Friday, May 4, 2007

Gallbladder Surgery

Gallbladder surgery is a procedure used to treat conditions that affect the gallbladder, which stores excess bile not immediately needed for digestion. Also known as cholecystectomy, it is most often performed to treat gallstones that trigger symptoms and conditions such as pancreatitis. About 500,000 Americans have this surgery every year in the United States, according to the National Institute of Diabetes and Digestive and Kidney Diseases (NIDDK).

Gallstones are formed from either cholesterol or bilirubin. The gallbladder may contain a few or many gallstones, which can range in size from microscopic to several inches in diameter. Gallstones may develop in people of any age, gender or ethnic background.

The surgery can be performed as either laparoscopy or traditional open surgery. In laparoscopy, surgery is performed using a thin tube that is attached to a camera and inserted into the body. Because this technique uses small incisions, it is not necessary to cut the abdominal muscles. This reduces scarring and the potential for post-surgical pain and complications.

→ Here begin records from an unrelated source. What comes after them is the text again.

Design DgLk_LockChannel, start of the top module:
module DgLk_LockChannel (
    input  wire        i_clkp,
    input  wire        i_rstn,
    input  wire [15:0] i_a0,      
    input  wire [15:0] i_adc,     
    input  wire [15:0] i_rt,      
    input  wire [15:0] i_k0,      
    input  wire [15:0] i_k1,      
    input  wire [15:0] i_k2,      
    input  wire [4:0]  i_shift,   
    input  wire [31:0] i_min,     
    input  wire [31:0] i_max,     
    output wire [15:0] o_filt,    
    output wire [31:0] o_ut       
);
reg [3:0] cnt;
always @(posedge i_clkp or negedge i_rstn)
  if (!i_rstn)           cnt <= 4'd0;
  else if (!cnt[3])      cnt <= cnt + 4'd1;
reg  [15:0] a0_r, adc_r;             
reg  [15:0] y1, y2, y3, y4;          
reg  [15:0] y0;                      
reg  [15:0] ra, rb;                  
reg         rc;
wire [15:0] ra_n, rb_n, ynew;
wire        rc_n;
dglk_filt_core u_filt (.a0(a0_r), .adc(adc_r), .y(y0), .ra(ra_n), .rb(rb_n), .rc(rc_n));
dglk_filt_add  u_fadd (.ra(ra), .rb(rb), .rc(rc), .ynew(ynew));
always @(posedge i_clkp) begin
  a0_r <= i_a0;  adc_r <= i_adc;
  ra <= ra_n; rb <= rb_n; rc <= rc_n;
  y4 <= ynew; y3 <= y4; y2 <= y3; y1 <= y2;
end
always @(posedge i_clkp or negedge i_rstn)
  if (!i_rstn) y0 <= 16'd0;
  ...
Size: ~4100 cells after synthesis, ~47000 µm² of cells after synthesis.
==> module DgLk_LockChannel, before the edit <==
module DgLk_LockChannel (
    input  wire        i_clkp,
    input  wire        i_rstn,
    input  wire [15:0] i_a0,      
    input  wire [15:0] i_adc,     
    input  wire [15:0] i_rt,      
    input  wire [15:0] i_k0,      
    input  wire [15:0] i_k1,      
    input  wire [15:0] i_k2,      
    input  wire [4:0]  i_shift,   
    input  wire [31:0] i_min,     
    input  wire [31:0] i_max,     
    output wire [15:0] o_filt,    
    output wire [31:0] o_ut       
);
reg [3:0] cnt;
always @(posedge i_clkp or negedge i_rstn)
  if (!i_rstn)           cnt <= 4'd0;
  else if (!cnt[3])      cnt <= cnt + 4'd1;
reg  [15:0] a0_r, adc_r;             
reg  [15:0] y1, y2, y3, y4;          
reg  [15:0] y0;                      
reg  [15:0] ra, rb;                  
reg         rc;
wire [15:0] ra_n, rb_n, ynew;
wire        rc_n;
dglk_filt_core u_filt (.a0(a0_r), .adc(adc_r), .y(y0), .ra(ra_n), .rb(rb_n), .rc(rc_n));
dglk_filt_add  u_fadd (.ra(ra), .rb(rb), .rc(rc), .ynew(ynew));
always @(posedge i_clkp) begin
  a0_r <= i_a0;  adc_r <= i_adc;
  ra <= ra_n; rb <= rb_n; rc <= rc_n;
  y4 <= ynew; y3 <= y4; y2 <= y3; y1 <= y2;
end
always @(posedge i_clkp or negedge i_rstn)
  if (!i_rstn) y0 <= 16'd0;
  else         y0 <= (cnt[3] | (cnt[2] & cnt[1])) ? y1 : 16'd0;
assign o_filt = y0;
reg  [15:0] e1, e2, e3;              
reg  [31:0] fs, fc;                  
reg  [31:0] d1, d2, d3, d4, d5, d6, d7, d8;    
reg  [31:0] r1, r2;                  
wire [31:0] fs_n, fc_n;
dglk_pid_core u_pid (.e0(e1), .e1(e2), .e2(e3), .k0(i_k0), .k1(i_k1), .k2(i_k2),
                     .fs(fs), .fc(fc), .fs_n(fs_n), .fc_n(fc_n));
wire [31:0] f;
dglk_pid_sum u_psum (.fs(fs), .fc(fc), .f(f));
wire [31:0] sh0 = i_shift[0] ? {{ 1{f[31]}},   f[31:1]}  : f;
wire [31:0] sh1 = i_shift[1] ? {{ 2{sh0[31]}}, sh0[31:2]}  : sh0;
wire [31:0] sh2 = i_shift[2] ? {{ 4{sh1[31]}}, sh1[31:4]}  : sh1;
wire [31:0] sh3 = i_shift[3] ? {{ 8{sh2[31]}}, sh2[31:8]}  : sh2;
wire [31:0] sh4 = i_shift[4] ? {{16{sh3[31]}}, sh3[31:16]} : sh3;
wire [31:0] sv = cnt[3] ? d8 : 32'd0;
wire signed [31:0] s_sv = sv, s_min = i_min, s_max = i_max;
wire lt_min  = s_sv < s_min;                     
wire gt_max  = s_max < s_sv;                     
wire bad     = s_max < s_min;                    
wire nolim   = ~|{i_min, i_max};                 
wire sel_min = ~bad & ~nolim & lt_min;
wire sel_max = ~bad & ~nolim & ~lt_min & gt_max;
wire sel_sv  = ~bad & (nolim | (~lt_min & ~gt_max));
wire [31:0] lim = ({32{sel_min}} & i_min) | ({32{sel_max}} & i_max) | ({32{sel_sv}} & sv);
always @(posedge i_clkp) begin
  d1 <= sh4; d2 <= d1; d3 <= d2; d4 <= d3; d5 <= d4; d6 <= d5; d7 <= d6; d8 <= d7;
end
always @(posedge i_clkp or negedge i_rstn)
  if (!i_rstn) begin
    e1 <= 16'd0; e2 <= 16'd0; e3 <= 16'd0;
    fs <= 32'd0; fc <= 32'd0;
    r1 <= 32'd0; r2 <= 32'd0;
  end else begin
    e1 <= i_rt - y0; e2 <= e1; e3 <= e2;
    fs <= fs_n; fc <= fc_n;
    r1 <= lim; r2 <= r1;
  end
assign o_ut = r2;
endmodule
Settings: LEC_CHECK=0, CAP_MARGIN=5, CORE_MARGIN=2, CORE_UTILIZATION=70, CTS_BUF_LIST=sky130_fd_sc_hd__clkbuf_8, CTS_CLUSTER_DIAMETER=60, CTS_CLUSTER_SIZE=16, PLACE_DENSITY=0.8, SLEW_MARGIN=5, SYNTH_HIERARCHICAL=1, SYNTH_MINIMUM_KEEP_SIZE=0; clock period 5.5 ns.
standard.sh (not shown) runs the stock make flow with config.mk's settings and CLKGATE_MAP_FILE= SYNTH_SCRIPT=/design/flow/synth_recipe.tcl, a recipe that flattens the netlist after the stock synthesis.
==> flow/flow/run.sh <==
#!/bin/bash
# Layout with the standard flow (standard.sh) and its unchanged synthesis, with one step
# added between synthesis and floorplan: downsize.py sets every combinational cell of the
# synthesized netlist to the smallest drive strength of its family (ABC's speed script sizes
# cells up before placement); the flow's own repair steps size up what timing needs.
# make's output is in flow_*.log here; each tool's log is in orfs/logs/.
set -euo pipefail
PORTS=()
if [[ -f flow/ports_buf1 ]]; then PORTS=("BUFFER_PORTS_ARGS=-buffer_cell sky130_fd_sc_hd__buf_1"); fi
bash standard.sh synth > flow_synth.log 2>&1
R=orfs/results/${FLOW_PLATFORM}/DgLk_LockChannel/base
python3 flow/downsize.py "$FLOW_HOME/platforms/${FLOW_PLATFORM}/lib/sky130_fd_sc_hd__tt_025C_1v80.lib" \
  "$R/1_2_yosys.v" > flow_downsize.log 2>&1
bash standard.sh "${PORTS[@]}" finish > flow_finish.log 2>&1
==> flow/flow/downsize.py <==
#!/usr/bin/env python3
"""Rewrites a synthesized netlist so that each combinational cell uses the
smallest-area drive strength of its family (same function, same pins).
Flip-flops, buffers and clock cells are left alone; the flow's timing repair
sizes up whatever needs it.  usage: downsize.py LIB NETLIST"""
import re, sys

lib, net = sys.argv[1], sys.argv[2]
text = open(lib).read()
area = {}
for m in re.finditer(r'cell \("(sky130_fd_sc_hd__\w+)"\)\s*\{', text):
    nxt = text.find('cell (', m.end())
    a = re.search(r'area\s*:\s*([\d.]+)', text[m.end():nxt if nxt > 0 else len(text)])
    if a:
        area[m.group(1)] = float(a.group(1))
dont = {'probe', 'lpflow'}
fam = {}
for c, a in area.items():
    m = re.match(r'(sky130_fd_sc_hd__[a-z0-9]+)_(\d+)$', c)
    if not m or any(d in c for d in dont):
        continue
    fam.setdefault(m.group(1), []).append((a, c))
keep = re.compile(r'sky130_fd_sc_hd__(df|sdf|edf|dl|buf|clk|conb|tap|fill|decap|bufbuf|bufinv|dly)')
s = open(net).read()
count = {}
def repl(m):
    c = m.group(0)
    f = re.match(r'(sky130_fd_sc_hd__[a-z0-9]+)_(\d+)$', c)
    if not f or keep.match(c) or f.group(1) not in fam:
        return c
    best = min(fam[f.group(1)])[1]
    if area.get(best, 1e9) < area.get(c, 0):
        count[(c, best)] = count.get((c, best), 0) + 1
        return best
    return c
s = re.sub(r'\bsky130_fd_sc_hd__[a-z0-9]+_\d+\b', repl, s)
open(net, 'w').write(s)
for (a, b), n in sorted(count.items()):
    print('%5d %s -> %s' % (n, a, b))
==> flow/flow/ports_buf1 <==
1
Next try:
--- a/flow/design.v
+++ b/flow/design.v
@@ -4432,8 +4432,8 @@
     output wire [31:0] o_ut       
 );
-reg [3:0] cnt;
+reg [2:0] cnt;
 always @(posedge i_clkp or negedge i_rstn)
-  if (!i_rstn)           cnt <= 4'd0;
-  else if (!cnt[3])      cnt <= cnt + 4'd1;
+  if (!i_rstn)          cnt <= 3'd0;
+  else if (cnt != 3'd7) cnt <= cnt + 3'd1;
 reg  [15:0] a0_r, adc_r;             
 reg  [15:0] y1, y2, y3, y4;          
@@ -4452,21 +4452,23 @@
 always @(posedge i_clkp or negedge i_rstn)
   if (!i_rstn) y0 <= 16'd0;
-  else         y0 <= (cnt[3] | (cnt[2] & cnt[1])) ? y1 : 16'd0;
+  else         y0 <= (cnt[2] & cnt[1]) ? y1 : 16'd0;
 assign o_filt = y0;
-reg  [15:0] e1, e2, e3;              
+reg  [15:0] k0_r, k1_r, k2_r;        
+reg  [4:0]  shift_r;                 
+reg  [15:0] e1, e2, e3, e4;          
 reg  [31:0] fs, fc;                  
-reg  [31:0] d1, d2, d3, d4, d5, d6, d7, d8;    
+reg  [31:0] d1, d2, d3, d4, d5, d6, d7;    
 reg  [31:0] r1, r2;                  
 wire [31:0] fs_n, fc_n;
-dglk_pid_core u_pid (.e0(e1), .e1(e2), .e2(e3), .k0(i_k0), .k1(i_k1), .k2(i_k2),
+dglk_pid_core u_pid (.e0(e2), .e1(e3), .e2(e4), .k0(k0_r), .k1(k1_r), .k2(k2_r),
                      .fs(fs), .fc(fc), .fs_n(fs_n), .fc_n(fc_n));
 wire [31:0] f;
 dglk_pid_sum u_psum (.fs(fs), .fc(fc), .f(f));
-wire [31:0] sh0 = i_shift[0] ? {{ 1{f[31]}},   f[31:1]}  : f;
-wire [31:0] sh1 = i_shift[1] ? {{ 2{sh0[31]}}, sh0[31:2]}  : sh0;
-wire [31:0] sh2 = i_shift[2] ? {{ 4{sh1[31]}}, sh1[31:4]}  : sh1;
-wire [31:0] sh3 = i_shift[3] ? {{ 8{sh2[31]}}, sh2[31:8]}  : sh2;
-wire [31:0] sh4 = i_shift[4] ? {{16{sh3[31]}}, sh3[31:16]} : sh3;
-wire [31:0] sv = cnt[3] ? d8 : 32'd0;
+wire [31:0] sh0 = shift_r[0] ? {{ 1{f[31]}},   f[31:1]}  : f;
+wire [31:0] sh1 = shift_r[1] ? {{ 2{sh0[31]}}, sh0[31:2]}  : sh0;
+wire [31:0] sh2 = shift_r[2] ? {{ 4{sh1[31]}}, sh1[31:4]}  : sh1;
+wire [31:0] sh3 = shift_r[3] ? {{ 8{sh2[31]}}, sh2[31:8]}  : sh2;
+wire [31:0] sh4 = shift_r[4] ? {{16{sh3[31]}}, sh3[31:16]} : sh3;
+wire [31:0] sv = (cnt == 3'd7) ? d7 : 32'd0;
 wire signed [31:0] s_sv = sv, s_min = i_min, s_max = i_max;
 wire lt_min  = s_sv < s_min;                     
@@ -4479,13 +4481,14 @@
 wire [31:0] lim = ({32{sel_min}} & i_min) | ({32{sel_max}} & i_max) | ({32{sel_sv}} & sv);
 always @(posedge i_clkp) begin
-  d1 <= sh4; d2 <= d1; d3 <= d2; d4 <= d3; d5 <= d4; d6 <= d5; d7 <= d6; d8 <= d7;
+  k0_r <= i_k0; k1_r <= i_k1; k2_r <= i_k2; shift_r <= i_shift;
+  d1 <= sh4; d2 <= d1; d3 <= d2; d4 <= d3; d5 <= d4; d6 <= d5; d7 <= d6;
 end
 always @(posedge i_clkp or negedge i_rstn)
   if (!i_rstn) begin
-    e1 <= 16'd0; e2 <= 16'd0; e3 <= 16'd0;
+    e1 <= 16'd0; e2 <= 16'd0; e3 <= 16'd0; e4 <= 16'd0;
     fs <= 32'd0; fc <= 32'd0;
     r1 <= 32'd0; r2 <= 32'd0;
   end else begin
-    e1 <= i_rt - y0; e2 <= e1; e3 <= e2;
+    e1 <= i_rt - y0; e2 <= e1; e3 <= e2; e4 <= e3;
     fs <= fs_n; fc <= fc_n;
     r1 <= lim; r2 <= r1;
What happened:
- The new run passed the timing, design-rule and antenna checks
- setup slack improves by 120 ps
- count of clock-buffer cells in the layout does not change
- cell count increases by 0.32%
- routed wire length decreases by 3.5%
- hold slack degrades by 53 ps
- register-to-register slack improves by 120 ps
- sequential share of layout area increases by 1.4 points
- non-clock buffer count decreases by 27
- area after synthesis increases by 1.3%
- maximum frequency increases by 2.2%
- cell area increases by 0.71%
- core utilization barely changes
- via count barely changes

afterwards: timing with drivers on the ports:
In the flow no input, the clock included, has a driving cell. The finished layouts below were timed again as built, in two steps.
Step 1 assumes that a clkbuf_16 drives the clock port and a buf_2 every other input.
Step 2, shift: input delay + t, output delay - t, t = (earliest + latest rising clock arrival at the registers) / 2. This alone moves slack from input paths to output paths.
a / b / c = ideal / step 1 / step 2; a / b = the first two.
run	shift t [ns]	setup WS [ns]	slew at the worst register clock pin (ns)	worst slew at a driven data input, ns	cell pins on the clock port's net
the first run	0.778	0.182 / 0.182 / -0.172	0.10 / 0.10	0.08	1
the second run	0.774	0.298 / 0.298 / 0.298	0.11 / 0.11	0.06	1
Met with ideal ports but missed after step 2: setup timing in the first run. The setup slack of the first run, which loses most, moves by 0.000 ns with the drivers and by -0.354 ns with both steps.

In some cases, infection or other obstacles (such as severe inflammation of the gallbladder or scarring from other surgeries) may prevent use of laparoscopy and require that open surgery be performed. This is major surgery and will require an extended hospital stay and recovery period. About 5 percent of all cholecystectomies are performed using an open surgery technique, according to the NIDDK.In addition to gallstones, other conditions treated through this technique include gallbladder cancer, inflammation or infection of the gallbladder (cholecystitis), and abnormal gallbladder function (biliary dyskinesia).